The New Yorker Almost Gets It Right On Ritalin and Adderall
It took 30 milligrams of (legally prescribed) Ritalin for me to get through Margaret Talbot’s 10-page New Yorker piece about the so-called “underground world of ‘neuroenhancing’ drugs.” Though it was just brought to my attention this morning, I felt compelled to examine and respond to her tome in a timely manner; when there’s a slight chance that my drugs of choice are coming under fire, I tend to reflexively rebut.
First of all, articles regarding stimulant over-prescription and black market abuse are more played out than features about on line dating. Such endeavors - which generally hang on one or several select scientific studies - all essentially arrive at the same non-conclusion: everyone operates better on these meds, but, since this is a guilt-driven society, some folks are weary about mass medication.
As a long-prescribed insider, it’s inevitable that I take issue with such undertakings; no matter how many sources Talbot consulted, she could never truly understand “underground” stimulant culture. If she did, then she would have known that the quantities consumed by her subjects are laughably prude; these articles often remind me of when school counselors describe “binge drinking” as anything more than four beers a night; and half of the audience is thinking: “Huh - I had six Budweisers for breakfast yesterday.”
Talbot’s approach is annoying at best and irresponsible at worst. Since it’s written under the “Reporter at Large” guise, she sporadically inserts opinions: most aggressively, expressing fear for “a society where we’re even more overworked and driven by technology than we already are, and where we have to take drugs to keep up; a society where we give children academic steroids along with their daily vitamins.” I would expect more than taxi driver logic from a New Yorker writer; either that or Talbot should have put her own nose to the grindstone before making vast, generic conclusions.

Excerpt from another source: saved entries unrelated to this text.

--- src/rtl/uvsg_pkg.sv ---
`default_nettype none

package uvsg_pkg;

   // fixed geometry of the datapath
   localparam int CORE_BITS      = 30;
   localparam int CORE_WIDTH     = 34;
   localparam int DIV_STEPS      = 33;
   localparam int MAX_RINGS      = 1024;
   localparam int MAX_SEGMENTS   = 1024;
   localparam int CORDIC_GAIN    = 652032874;
   localparam int CORDIC_STAGES_DEFAULT = 20;
   localparam int FRACTION_BITS_DEFAULT = 16;

   // configuration register indexes
   localparam logic [2:0] CSR_CENTER_X      = 3'd0;
   localparam logic [2:0] CSR_CENTER_Y      = 3'd1;
   localparam logic [2:0] CSR_CENTER_Z      = 3'd2;
   localparam logic [2:0] CSR_RADIUS        = 3'd3;
   localparam logic [2:0] CSR_RING_COUNT    = 3'd4;
   localparam logic [2:0] CSR_SEGMENT_COUNT = 3'd5;

   // item tag that travels beside the datapath
   typedef struct packed {
      logic        err;
      logic [20:0] vnum;
      logic        flip_t;
      logic        flip_p;
   } side_type;

   // arctangent of 2^-i in binary turns, 2^32 = one turn
   function automatic logic [31:0] atan_turn(input int idx);
      logic [31:0] v;
      case (idx)
         0: v = 32'h20000000;  1: v = 32'h12E4051E;  2: v = 32'h09FB385B;
         3: v = 32'h051111D4;  4: v = 32'h028B0D43;  5: v = 32'h0145D7E1;
         6: v = 32'h00A2F61E;  7: v = 32'h00517C55;  8: v = 32'h0028BE53;
         9: v = 32'h00145F2F; 10: v = 32'h000A2F98; 11: v = 32'h000517CC;
         12: v = 32'h00028BE6; 13: v = 32'h000145F3; 14: v = 32'h0000A2FA;
         15: v = 32'h0000517D; 16: v = 32'h000028BE; 17: v = 32'h0000145F;
         18: v = 32'h00000A30; 19: v = 32'h00000518; 20: v = 32'h0000028C;
         21: v = 32'h00000146; 22: v = 32'h000000A3; 23: v = 32'h00000051;
         24: v = 32'h00000029; 25: v = 32'h00000014; 26: v = 32'h0000000A;
         27: v = 32'h00000005; 28: v = 32'h00000003; 29: v = 32'h00000001;
         30: v = 32'h00000001;
         default: v = 32'h00000000;
      endcase
      return v;
   endfunction

endpackage

`default_nettype wire

--- src/rtl/uvsg_div_cell.sv ---
`default_nettype none

module uvsg_div_cell import uvsg_pkg::*; #(
   parameter bit FIRST = 1'b0
) (
   input  wire logic        clock,
   input  wire logic [10:0] divisor,
   input  wire logic [10:0] rem_in,
   input  wire logic [32:0] quo_in,
   output logic      [10:0] rem_out,
   output logic      [32:0] quo_out
);

   logic [11:0] trial;
   logic        take;

   // one restoring step: shift in a zero (the first cell does not shift), subtract when it fits
   always_comb begin
      trial = FIRST ? {1'b0, rem_in} : {rem_in, 1'b0};
      take  = trial >= {1'b0, divisor};
   end

   always_ff @(posedge clock) begin
      rem_out <= take ? 11'(trial - {1'b0, divisor}) : trial[10:0];
      quo_out <= {quo_in[31:0], take};
   end

endmodule

`default_nettype wire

As a substitution for her not really being “at large,” Talbot relies on chat rooms and forums (some of which have been referenced before), as well as on a fancy selection of neuroenhancement experimenters. There’s the spoiled millionaire dotcom chump who chewed Provigil to help his poker game; the anxious Adderall-addled academic who you wouldn’t want to face in Jeopardy; and, of course, the former Harvard student who, apparently, “looks like the lead singer in an indie band.” Listen closely enough and you can hear Talbot’s editor asking her to find subjects who scream: “Look, America - even this guy uses this stuff.”
An underlying theme in Talbot’s article - as well as in most written on the subject - is that neuroenhancing drugs are guilty until proven innocent. She notes several times that the long-term effects are unknown (I’m not sure why that’s still the case considering how long some of these meds have been on the market), and stresses that popping pills is not enough to get ahead in life, school, and business. I’m not sure about the chemical explanation behind this phenomenon, but there’s something about writing articles concerning Ritalin that makes authors get extremely preachy.
One legitimately interesting chunk of Talbot’s piece addresses new drugs that are being designed to prevent my grandmother from accidentally calling me the name of all my other cousins before retrieving the word “Chris.” Neuroenhancers are all the rage, and for good reason. Despite her reluctance to straightforwardly suggest that Ritalin be made available next to Chap Stick in the check-out line, Talbot does - more than any other respected pedestrian observer ever has (that I’m aware of) - concede that we’d all be better off prescribed. Beyond that - in terms of the extent to which she dares to understand first-hand what these drugs are capable of - this exercise was the journalistic equivalent to Christmas movies that end with the possibility that Santa Claus might actually exist. Talbot knows damn well what the answer is, but for some corny stubborn reason she’s not willing to step out into the snow and face reality.